Task details: Repeat the lines of the data that follow, please, starting at the first and stopping after the one with "registered read mux".

Data section:
File: src/rtl/boot_ctrl_pkg.sv
// rtl/boot_ctrl_pkg.sv - shared register map, status layout and FSM encoding for boot_ctrl
`timescale 1ns/1ps
package boot_ctrl_pkg;

    // Register offsets relative to BASE_ADDR
    localparam logic [15:0] OFF_STATUS      = 16'h0000;
    localparam logic [15:0] OFF_CTRL        = 16'h0004;
    localparam logic [15:0] OFF_DRAMBASE    = 16'h0008;
    localparam logic [15:0] OFF_ENTRYPC     = 16'h000C;
    localparam logic [15:0] OFF_TOHOST_ADDR = 16'h0010;
    localparam logic [15:0] OFF_TOHOST_VAL  = 16'h0014;
    localparam logic [15:0] OFF_CYCLES      = 16'h0018;

    // STATUS bit positions
    localparam int STAT_RUN       = 0;
    localparam int STAT_DONE      = 1;
    localparam int STAT_PASS      = 2;
    localparam int STAT_HOLD      = 3;
    localparam int STAT_STATE_LSB = 4;

    localparam logic [31:0] TOHOST_ADDR_RST = 32'h8000_1000;

    typedef enum logic [1:0] {
        ST_IDLE = 2'd0,
        ST_RST  = 2'd1,
        ST_RUN  = 2'd2,
        ST_HALT = 2'd3
    } state_e;

    // Replace only the bytes selected by be
    function automatic logic [31:0] be_merge(input logic [31:0] old_v,
                                             input logic [31:0] new_v,
                                             input logic [3:0]  be);
        logic [31:0] r;
        r = old_v;
        for (int i = 0; i < 4; i++) begin
            if (be[i]) r[8*i +: 8] = new_v[8*i +: 8];
        end
        return r;
    endfunction

endpackage

File: src/rtl/boot_ctrl_regs.sv
// rtl/boot_ctrl_regs.sv - regbus decode, byte-enable merge and registered read mux
`timescale 1ns/1ps
module boot_ctrl_regs
    import boot_ctrl_pkg::*;
#(
    parameter logic [15:0] BASE_ADDR = 16'h1000
) (
    input  logic        ACLK,
    input  logic        ARESETN,
    input  logic [15:0] WRADDR,
    input  logic [3:0]  BYTEEN,
    input  logic        WREN,
    input  logic [31:0] WDATA,
    input  logic [15:0] RDADDR,
    input  logic        RDEN,
    output logic [31:0] RDATA,
    input  logic [31:0] status,
    input  logic [31:0] tohost_val,
    input  logic [31:0] cycles,
    output logic        hold_reset,
    output logic        start,
    output logic [31:0] drambase,
    output logic [31:0] entrypc,
    output logic [31:0] tohost_addr
);

    logic [15:0] wr_off, rd_off;
    logic        hold_q, hold_d;
    logic        start_q, start_d;
    logic [31:0] drambase_q, drambase_d;
    logic [31:0] entrypc_q, entrypc_d;
    logic [31:0] tohost_addr_q, tohost_addr_d;
    logic [31:0] rdata_q, rdata_d;

    assign wr_off = WRADDR - BASE_ADDR;
    assign rd_off = RDADDR - BASE_ADDR;

    // Write decode with byte merge; read mux samples the pre-write register values
    always_comb begin
        hold_d        = hold_q;
        start_d       = 1'b0;
        drambase_d    = drambase_q;
        entrypc_d     = entrypc_q;
        tohost_addr_d = tohost_addr_q;
        rdata_d       = rdata_q;
        if (WREN) begin
            case (wr_off)
                OFF_CTRL: begin
                    if (BYTEEN[0]) begin
                        hold_d  = WDATA[0];
                        start_d = WDATA[1];
                    end
                end
                OFF_DRAMBASE:    drambase_d    = be_merge(drambase_q, WDATA, BYTEEN);
                OFF_ENTRYPC:     entrypc_d     = be_merge(entrypc_q, WDATA, BYTEEN);
                OFF_TOHOST_ADDR: tohost_addr_d = be_merge(tohost_addr_q, WDATA, BYTEEN);
                default: ;
            endcase
        end
        if (RDEN) begin
            case (rd_off)
                OFF_STATUS:      rdata_d = status;
                OFF_CTRL:        rdata_d = {31'b0, hold_q};
                OFF_DRAMBASE:    rdata_d = drambase_q;
                OFF_ENTRYPC:     rdata_d = entrypc_q;
                OFF_TOHOST_ADDR: rdata_d = tohost_addr_q;
                OFF_TOHOST_VAL:  rdata_d = tohost_val;
                OFF_CYCLES:      rdata_d = cycles;
                default:         rdata_d = 32'b0;
            endcase
        end
    end

    // Register storage
    always_ff @(posedge ACLK or negedge ARESETN) begin
        if (!ARESETN) begin
            hold_q        <= 1'b0;
            start_q       <= 1'b0;
            drambase_q    <= 32'b0;
            entrypc_q     <= 32'b0;
            tohost_addr_q <= TOHOST_ADDR_RST;
            rdata_q       <= 32'b0;
        end else begin
            hold_q        <= hold_d;
            start_q       <= start_d;
            drambase_q    <= drambase_d;
            entrypc_q     <= entrypc_d;
            tohost_addr_q <= tohost_addr_d;
            rdata_q       <= rdata_d;
        end
    end

    assign RDATA       = rdata_q;
    assign hold_reset  = hold_q;
    assign start       = start_q;
    assign drambase    = drambase_q;
    assign entrypc     = entrypc_q;
    assign tohost_addr = tohost_addr_q;

endmodule

File: src/rtl/boot_ctrl.sv
// rtl/boot_ctrl.sv - CPU boot sequencer: reset pulse, run, tohost snoop and halt
`timescale 1ns/1ps
module boot_ctrl
    import boot_ctrl_pkg::*;
#(
    parameter logic [15:0] BASE_ADDR  = 16'h1000,
    parameter int          RST_CYCLES = 16
) (
    input  logic        ACLK,
    input  logic        ARESETN,
    input  logic [15:0] WRADDR,
    input  logic [3:0]  BYTEEN,
    input  logic        WREN,
    input  logic [31:0] WDATA,
    input  logic [15:0] RDADDR,
    input  logic        RDEN,
    output logic [31:0] RDATA,
    input  logic        mon_wvalid,
    input  logic [31:0] mon_waddr,
    input  logic [31:0] mon_wdata,
    output logic        cpu_rst_n,
    output logic [31:0] dram_base,
    output logic [31:0] entry_pc
);

    logic        hold_reset, start;
    logic [31:0] drambase, entrypc, tohost_addr, status;
    state_e      state_q, state_d;
    logic [15:0] rst_cnt_q, rst_cnt_d;
    logic [31:0] cycles_q, cycles_d;
    logic [31:0] tohost_val_q, tohost_val_d;
    logic [31:0] dram_base_q, dram_base_d;
    logic [31:0] entry_pc_q, entry_pc_d;
    logic        done_q, done_d, pass_q, pass_d;
    logic        cpu_rst_n_q, cpu_rst_n_d;
    logic        snoop_hit, rst_entry;

    boot_ctrl_regs #(.BASE_ADDR(BASE_ADDR)) u_regs (
        .ACLK(ACLK), .ARESETN(ARESETN),
        .WRADDR(WRADDR), .BYTEEN(BYTEEN), .WREN(WREN), .WDATA(WDATA),
        .RDADDR(RDADDR), .RDEN(RDEN), .RDATA(RDATA),
        .status(status), .tohost_val(tohost_val_q), .cycles(cycles_q),
        .hold_reset(hold_reset), .start(start),
        .drambase(drambase), .entrypc(entrypc), .tohost_addr(tohost_addr)
    );

    // A passing or failing tohost store; a concurrent HOLD takes precedence
    assign snoop_hit = (state_q == ST_RUN) && !hold_reset && mon_wvalid &&
                       (mon_waddr == tohost_addr) && mon_wdata[0];

    // State register
    always_ff @(posedge ACLK or negedge ARESETN) begin
        if (!ARESETN) state_q <= ST_IDLE;
        else          state_q <= state_d;
    end

    // Next-state logic; HOLD overrides every transition
    always_comb begin
        state_d = state_q;
        if (hold_reset) begin
            state_d = ST_IDLE;
        end else begin
            case (state_q)
                ST_IDLE: if (start) state_d = ST_RST;
                ST_RST:  if (rst_cnt_q == 16'(RST_CYCLES - 1)) state_d = ST_RUN;
                ST_RUN:  if (snoop_hit) state_d = ST_HALT;
                ST_HALT: if (start) state_d = ST_RST;
                default: state_d = ST_IDLE;
            endcase
        end
    end

    // Outputs: CPU reset is registered so the core never sees a decode glitch
    always_comb begin
        cpu_rst_n_d = (state_d == ST_RUN);
        status = 32'b0;
        status[STAT_RUN]            = (state_q == ST_RUN);
        status[STAT_DONE]           = done_q;
        status[STAT_PASS]           = pass_q;
        status[STAT_HOLD]           = hold_reset;
        status[STAT_STATE_LSB +: 2] = state_q;
    end

    // Datapath next values: RST entry latches the boot image, counters, tohost capture
    always_comb begin
        rst_entry    = (state_d == ST_RST) && (state_q != ST_RST);
        rst_cnt_d    = (state_q == ST_RST) ? rst_cnt_q + 16'd1 : rst_cnt_q;
        cycles_d     = cycles_q;
        tohost_val_d = tohost_val_q;
        dram_base_d  = dram_base_q;
        entry_pc_d   = entry_pc_q;
        done_d       = done_q;
        pass_d       = pass_q;
        if (rst_entry) begin
            rst_cnt_d    = 16'd0;
            cycles_d     = 32'b0;
            tohost_val_d = 32'b0;
            dram_base_d  = drambase;
            entry_pc_d   = entrypc;
            done_d       = 1'b0;
            pass_d       = 1'b0;
        end else begin
            if (state_q == ST_RUN && cycles_q != 32'hFFFF_FFFF)
                cycles_d = cycles_q + 32'd1;
            if (snoop_hit) begin
                tohost_val_d = mon_wdata;
                done_d       = 1'b1;
                pass_d       = (mon_wdata == 32'd1);
            end
        end
    end

    // Datapath registers
    always_ff @(posedge ACLK or negedge ARESETN) begin
        if (!ARESETN) begin
            rst_cnt_q    <= 16'd0;
            cycles_q     <= 32'b0;
            tohost_val_q <= 32'b0;
            dram_base_q  <= 32'b0;
            entry_pc_q   <= 32'b0;
            done_q       <= 1'b0;
            pass_q       <= 1'b0;
            cpu_rst_n_q  <= 1'b0;
        end else begin
            rst_cnt_q    <= rst_cnt_d;
            cycles_q     <= cycles_d;
            tohost_val_q <= tohost_val_d;
            dram_base_q  <= dram_base_d;
            entry_pc_q   <= entry_pc_d;
            done_q       <= done_d;
            pass_q       <= pass_d;
            cpu_rst_n_q  <= cpu_rst_n_d;
        end
    end

    assign cpu_rst_n = cpu_rst_n_q;
    assign dram_base = dram_base_q;
    assign entry_pc  = entry_pc_q;

endmodule

File: config.mk
export PLATFORM = sky130hd
export DESIGN_NAME = boot_ctrl
export DESIGN_NICKNAME = d
export VERILOG_FILES = /design/src/rtl/boot_ctrl_pkg.sv /design/src/rtl/boot_ctrl_regs.sv /design/src/rtl/boot_ctrl.sv
export SDC_FILE = /design/constraint.sdc
export NUM_CORES = 1
export LEC_CHECK = 0
export ABC_AREA = 1
export BUFFER_PORTS_ARGS = -buffer_cell sky130_fd_sc_hd__buf_4
export CAP_MARGIN = 25
export CORE_ASPECT_RATIO = 1.4
export CORE_UTILIZATION = 60
export CTS_CLUSTER_SIZE = 20
export DETAILED_ROUTE_END_ITERATION = 16
export GPL_TIMING_DRIVEN = 0
export PLACE_DENSITY = 0.9
export SLEW_MARGIN = 20
export SYNTH_ARGS = -nofsm -noshare
export SYNTH_HDL_FRONTEND = slang
export SYNTH_SLANG_ARGS = --single-unit
File: constraint.sdc
create_clock -name ACLK -period 6.3 [get_ports ACLK]
set_input_delay 1.26 -clock ACLK [delete_from_list [all_inputs] [get_ports ACLK]]
set_output_delay 1.26 -clock ACLK [all_outputs]
set_load 0.03 [all_outputs]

Exercise response:
File: src/rtl/boot_ctrl_pkg.sv
// rtl/boot_ctrl_pkg.sv - shared register map, status layout and FSM encoding for boot_ctrl
`timescale 1ns/1ps
package boot_ctrl_pkg;

    // Register offsets relative to BASE_ADDR
    localparam logic [15:0] OFF_STATUS      = 16'h0000;
    localparam logic [15:0] OFF_CTRL        = 16'h0004;
    localparam logic [15:0] OFF_DRAMBASE    = 16'h0008;
    localparam logic [15:0] OFF_ENTRYPC     = 16'h000C;
    localparam logic [15:0] OFF_TOHOST_ADDR = 16'h0010;
    localparam logic [15:0] OFF_TOHOST_VAL  = 16'h0014;
    localparam logic [15:0] OFF_CYCLES      = 16'h0018;

    // STATUS bit positions
    localparam int STAT_RUN       = 0;
    localparam int STAT_DONE      = 1;
    localparam int STAT_PASS      = 2;
    localparam int STAT_HOLD      = 3;
    localparam int STAT_STATE_LSB = 4;

    localparam logic [31:0] TOHOST_ADDR_RST = 32'h8000_1000;

    typedef enum logic [1:0] {
        ST_IDLE = 2'd0,
        ST_RST  = 2'd1,
        ST_RUN  = 2'd2,
        ST_HALT = 2'd3
    } state_e;

    // Replace only the bytes selected by be
    function automatic logic [31:0] be_merge(input logic [31:0] old_v,
                                             input logic [31:0] new_v,
                                             input logic [3:0]  be);
        logic [31:0] r;
        r = old_v;
        for (int i = 0; i < 4; i++) begin
            if (be[i]) r[8*i +: 8] = new_v[8*i +: 8];
        end
        return r;
    endfunction

endpackage

File: src/rtl/boot_ctrl_regs.sv
// rtl/boot_ctrl_regs.sv - regbus decode, byte-enable merge and registered read mux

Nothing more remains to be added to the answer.